── DATA SHOWN ──

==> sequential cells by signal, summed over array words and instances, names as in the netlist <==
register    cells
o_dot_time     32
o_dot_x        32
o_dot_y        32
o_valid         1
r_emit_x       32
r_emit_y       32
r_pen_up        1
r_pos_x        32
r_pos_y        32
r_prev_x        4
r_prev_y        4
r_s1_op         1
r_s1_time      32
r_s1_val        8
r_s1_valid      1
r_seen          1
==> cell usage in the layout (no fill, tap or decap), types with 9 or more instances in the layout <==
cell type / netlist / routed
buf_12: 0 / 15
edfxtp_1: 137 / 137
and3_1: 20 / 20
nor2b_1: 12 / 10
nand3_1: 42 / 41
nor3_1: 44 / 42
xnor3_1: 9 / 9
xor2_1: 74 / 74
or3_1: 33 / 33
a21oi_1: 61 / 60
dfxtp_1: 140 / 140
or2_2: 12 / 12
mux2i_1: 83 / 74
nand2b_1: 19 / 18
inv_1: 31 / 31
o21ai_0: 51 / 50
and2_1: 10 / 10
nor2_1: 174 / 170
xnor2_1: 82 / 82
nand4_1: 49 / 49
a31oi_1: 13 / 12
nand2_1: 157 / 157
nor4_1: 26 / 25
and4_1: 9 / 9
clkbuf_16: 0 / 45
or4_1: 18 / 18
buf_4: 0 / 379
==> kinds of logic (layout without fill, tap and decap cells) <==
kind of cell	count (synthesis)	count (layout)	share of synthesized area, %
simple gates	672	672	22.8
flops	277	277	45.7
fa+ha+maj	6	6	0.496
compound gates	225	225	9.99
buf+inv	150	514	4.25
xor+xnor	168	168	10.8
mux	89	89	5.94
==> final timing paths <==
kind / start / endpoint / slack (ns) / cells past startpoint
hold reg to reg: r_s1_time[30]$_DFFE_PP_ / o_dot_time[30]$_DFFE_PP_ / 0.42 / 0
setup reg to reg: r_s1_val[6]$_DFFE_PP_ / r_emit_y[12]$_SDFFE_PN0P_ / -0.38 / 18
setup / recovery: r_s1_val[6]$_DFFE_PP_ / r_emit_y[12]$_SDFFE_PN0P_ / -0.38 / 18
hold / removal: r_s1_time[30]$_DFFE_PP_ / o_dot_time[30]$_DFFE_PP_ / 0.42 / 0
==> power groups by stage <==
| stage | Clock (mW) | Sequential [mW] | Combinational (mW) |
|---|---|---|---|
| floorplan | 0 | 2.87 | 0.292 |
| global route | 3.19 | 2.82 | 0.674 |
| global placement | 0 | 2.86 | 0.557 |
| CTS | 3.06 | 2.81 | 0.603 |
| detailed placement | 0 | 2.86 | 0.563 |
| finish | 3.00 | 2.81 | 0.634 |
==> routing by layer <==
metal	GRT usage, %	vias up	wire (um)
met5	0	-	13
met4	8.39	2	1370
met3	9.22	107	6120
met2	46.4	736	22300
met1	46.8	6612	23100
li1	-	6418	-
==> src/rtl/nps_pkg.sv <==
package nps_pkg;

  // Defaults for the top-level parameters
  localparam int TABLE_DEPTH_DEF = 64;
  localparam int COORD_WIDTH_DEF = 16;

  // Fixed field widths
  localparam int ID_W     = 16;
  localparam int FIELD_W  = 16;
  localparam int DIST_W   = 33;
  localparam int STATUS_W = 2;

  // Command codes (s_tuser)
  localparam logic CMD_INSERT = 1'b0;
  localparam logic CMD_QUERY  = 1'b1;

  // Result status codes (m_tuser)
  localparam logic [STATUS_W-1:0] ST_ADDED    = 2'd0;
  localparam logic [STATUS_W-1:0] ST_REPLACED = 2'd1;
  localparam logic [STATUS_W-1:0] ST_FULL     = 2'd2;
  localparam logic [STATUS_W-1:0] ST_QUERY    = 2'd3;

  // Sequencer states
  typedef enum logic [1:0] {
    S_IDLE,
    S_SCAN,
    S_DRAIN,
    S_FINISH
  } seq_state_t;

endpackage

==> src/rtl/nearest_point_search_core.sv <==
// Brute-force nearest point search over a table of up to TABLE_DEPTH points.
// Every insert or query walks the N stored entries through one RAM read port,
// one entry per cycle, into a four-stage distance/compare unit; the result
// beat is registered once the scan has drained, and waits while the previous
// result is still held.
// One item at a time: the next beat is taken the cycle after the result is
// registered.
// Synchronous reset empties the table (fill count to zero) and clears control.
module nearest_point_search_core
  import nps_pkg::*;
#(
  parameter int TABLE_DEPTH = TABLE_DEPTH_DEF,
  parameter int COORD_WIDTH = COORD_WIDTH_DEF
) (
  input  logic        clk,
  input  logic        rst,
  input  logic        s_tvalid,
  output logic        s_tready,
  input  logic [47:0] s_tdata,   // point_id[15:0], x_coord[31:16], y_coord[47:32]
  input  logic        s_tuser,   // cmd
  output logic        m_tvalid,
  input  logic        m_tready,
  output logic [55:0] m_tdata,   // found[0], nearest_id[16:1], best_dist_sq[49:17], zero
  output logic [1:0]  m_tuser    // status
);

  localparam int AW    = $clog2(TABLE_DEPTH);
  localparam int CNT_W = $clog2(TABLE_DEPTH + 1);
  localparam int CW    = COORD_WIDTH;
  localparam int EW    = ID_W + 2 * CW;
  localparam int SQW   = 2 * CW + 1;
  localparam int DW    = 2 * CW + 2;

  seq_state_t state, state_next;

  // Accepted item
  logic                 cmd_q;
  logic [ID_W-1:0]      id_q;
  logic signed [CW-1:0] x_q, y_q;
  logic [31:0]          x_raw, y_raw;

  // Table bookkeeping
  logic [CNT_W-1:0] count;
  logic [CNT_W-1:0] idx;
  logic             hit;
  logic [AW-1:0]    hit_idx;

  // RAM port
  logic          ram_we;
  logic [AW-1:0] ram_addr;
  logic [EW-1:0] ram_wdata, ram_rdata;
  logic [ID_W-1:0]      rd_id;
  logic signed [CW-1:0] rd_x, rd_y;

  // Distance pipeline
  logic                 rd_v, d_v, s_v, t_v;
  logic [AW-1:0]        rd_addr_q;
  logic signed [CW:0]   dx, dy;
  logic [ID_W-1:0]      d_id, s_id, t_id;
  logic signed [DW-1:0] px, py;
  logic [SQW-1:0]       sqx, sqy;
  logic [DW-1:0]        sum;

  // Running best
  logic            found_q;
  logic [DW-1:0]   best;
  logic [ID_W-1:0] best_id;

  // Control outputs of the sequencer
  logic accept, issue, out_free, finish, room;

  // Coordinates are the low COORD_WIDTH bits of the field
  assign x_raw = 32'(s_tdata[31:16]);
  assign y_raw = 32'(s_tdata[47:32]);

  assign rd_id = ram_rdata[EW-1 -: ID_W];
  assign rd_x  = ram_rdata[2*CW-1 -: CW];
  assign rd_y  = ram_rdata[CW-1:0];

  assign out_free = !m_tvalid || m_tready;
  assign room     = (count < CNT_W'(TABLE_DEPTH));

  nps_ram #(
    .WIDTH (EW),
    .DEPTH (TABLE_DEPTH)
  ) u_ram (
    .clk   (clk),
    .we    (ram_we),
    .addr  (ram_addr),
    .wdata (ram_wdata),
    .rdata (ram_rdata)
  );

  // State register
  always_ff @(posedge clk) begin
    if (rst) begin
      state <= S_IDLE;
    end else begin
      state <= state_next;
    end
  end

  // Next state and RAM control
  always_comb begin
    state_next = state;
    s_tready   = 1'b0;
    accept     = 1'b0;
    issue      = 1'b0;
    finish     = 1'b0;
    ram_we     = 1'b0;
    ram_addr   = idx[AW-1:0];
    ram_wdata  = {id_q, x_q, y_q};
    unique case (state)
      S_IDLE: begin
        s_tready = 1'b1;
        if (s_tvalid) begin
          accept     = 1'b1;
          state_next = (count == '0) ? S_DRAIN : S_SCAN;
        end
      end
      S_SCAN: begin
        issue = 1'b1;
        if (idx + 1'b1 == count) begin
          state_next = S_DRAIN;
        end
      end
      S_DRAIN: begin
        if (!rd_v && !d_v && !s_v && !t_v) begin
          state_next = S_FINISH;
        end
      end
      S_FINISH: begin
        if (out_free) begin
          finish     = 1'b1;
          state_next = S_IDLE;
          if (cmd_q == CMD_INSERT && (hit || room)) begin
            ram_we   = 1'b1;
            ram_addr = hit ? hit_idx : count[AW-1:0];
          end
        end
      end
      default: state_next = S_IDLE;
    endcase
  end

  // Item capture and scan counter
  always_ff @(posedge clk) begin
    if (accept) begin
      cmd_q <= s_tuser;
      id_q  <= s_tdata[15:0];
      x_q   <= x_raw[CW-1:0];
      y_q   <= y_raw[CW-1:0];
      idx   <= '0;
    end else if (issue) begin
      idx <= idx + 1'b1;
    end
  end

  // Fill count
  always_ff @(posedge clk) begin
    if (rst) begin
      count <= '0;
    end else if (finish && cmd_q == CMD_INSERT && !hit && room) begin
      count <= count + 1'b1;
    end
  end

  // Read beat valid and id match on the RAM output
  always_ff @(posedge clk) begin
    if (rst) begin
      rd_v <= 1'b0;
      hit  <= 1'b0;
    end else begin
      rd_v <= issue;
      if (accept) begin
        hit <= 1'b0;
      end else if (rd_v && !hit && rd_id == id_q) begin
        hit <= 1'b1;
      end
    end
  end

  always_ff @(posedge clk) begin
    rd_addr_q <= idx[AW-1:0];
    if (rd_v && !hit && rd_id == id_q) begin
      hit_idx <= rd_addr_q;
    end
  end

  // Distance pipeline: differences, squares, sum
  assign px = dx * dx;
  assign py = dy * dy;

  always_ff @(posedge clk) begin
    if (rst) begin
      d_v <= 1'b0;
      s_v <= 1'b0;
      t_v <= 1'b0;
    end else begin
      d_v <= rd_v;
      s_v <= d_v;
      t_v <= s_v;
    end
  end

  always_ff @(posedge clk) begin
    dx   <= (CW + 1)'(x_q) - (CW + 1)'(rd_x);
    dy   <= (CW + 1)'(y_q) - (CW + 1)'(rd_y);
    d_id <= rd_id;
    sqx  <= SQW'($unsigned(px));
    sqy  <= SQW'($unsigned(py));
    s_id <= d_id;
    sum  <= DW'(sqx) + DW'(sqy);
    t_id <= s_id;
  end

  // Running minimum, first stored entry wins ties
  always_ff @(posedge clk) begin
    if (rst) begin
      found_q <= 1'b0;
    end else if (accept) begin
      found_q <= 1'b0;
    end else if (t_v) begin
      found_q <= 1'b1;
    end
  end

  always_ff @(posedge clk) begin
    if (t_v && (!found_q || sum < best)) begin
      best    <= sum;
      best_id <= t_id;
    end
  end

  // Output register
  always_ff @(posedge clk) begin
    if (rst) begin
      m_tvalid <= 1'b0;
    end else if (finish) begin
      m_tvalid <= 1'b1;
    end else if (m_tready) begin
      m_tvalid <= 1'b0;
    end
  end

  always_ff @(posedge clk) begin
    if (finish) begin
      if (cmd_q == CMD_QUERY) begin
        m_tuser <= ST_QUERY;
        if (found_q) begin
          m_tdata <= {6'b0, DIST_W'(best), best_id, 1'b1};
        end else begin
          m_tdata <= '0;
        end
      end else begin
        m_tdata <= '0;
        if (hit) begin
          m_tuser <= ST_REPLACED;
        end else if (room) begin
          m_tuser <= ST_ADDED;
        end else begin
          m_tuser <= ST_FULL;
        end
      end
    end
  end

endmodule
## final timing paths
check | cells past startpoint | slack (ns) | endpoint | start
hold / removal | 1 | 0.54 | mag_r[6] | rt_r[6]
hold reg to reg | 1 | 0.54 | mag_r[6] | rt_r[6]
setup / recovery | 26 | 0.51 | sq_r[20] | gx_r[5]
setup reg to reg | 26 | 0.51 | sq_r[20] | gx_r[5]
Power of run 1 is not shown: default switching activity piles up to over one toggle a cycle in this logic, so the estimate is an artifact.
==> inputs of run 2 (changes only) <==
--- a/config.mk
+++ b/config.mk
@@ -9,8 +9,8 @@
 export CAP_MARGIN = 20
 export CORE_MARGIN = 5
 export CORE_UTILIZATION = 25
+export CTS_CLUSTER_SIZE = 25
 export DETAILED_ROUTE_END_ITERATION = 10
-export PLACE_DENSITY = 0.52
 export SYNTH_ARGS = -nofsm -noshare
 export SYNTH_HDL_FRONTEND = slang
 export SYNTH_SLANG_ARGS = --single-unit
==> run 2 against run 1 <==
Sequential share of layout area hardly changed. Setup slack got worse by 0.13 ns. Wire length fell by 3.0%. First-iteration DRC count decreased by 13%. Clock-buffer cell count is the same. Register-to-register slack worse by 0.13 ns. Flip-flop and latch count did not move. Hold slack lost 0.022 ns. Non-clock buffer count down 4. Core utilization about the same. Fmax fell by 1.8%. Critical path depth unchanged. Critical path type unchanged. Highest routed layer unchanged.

───

PROBLEM DESCRIPTION:
Please give only the count of lines above containing "placement".

EXERCISE ANSWER:
2